- Born: April 7, 1854 Naugatuck, Connecticut, USA
- Died: December 26, 1928 (aged 74) Portland, Oregon, USA
- Resting place: River View Cemetery, Portland, Oregon, USA
- Occupation: Journalist
- Subject: Labor rights, women's rights

= Eleanor Baldwin =

Eleanor Florence Baldwin (1854-1928) was a Progressive Era radical journalist and pamphleteer who wrote newspaper columns, treatises, and gave pro-suffrage speeches in Portland, Oregon. Baldwin was an advocate for labor rights and women's rights, a “critic of finance capitalism with an abolitionist heritage” who denounced the Catholic Church and once wrote an article for the official newspaper of the Ku Klux Klan, The Western American.

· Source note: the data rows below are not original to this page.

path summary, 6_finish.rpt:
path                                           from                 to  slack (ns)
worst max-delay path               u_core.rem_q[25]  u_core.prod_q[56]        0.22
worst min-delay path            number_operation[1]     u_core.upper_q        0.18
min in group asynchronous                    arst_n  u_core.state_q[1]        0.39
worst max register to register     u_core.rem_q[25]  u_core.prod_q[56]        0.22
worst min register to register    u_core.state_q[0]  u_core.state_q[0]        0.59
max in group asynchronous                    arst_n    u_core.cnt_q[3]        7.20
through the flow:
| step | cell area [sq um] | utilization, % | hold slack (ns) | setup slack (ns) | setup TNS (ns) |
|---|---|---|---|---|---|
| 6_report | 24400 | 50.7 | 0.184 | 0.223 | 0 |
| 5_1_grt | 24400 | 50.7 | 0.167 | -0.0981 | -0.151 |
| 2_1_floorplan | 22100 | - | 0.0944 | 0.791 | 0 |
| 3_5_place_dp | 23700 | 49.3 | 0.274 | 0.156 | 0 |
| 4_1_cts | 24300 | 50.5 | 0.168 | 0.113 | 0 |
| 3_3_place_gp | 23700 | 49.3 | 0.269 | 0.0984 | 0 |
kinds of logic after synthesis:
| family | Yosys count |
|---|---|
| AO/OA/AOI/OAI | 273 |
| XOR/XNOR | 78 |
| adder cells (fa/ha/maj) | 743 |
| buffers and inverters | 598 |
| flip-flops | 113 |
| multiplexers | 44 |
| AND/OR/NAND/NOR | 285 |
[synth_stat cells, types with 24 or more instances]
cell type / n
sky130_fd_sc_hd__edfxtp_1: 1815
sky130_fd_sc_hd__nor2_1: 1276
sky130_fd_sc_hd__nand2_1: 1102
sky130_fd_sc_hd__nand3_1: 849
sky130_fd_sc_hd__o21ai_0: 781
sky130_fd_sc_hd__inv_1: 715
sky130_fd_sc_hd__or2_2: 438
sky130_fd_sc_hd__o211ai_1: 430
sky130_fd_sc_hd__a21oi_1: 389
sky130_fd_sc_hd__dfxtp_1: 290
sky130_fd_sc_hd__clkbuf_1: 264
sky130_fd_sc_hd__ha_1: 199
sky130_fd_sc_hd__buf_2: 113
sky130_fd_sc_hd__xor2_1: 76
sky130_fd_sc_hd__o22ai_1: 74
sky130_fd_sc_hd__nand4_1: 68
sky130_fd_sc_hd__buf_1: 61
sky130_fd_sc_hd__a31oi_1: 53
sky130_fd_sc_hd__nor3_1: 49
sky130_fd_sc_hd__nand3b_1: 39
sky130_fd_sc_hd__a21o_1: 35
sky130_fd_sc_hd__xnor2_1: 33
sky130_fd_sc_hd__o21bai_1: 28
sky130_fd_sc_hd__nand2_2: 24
==> src/rtl/vfcm_ctrl.sv <==
// Controller state machine that sequences clearing, block access and meshing.
module vfcm_ctrl import vfcm_pkg::*; (
  input  logic      clk,
  input  logic      rst,
  input  logic      in_valid,
  output logic      in_ready,
  input  vfcm_sts_t sts,
  output vfcm_cmd_t cmd
);

  state_t            state;
  state_t            state_next;
  logic [FACE_W-1:0] face_cnt;

  always_ff @(posedge clk) begin
    if (rst) begin
      state    <= S_CLEAR;
      face_cnt <= '0;
    end else begin
      state <= state_next;
      if (state == S_SCAN) begin
        face_cnt <= face_cnt + FACE_W'(1);
      end else begin
        face_cnt <= '0;
      end
    end
  end

  always_comb begin
    state_next = state;
    case (state)
      S_CLEAR: begin
        if (sts.clr_last) state_next = S_IDLE;
      end
      S_IDLE: begin
        if (in_valid) state_next = S_EXEC;
      end
      S_EXEC: begin
        case (sts.op)
          OP_READ: state_next = S_READ_OUT;
          OP_MESH: state_next = sts.in_xyz ? S_SCAN : S_IDLE;
          default: state_next = S_IDLE;
        endcase
      end
      S_READ_OUT: begin
        if (sts.out_free) state_next = S_IDLE;
      end
      S_SCAN: begin
        if (face_cnt == FACE_PX) state_next = S_SETTLE;
      end
      S_SETTLE: begin
        state_next = S_EMIT;
      end
      S_EMIT: begin
        if (!sts.mesh_ok) begin
          state_next = S_IDLE;
        end else if (sts.out_free && sts.mask_last) begin
          state_next = S_IDLE;
        end
      end
      default: state_next = S_CLEAR;
    endcase
  end

  always_comb begin
    cmd      = '0;
    cmd.face = face_cnt;
    in_ready = 1'b0;
    case (state)
      S_CLEAR: cmd.clr_step = 1'b1;
      S_IDLE: begin
        in_ready  = 1'b1;
        cmd.latch = in_valid;
      end
      S_EXEC: begin
        case (sts.op)
          OP_WRITE: cmd.voxel_wr = sts.in_xyz;
          OP_LEVEL: cmd.level_wr = sts.in_xz;
          OP_READ:  cmd.rd_cell  = 1'b1;
          OP_MESH: begin
            cmd.clear_vc = sts.start;
            cmd.rd_cell  = sts.in_xyz;
          end
          default: cmd.rd_cell = 1'b0;
        endcase
      end
      S_READ_OUT: cmd.emit_read = sts.out_free;
      S_SCAN:     cmd.rd_face   = 1'b1;
      S_EMIT:     cmd.emit_quad = sts.mesh_ok && sts.out_free;
      default:    cmd.latch     = 1'b0;
    endcase
  end

  // Reset always restarts the clearing pass.
  a_reset_clears: assert property (@(posedge clk) rst |=> state == S_CLEAR)
    else $error("clearing pass did not start after reset");

  a_ready_only_idle: assert property (@(posedge clk) disable iff (rst)
    in_ready |-> state == S_IDLE)
    else $error("input ready outside the idle state");

  a_scan_face_range: assert property (@(posedge clk) disable iff (rst)
    (state == S_SCAN) |-> face_cnt <= FACE_PX)
    else $error("face counter ran past the last face during the scan");

endmodule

== Early life and family ==
Baldwin was born April 7, 1854, in Naugatuck, Connecticut, to a New England Methodist circuit preacher and abolitionist. Her mother's maiden name was Willard. She had a brother named Henry who held similar radical views to her own, supporting both the Greenback and Populist parties.

Most of Baldwin's childhood was spent in the Northeastern United States in Provincetown, Cape Cod, and Boston. She moved to Portland, Oregon sometime around 1905.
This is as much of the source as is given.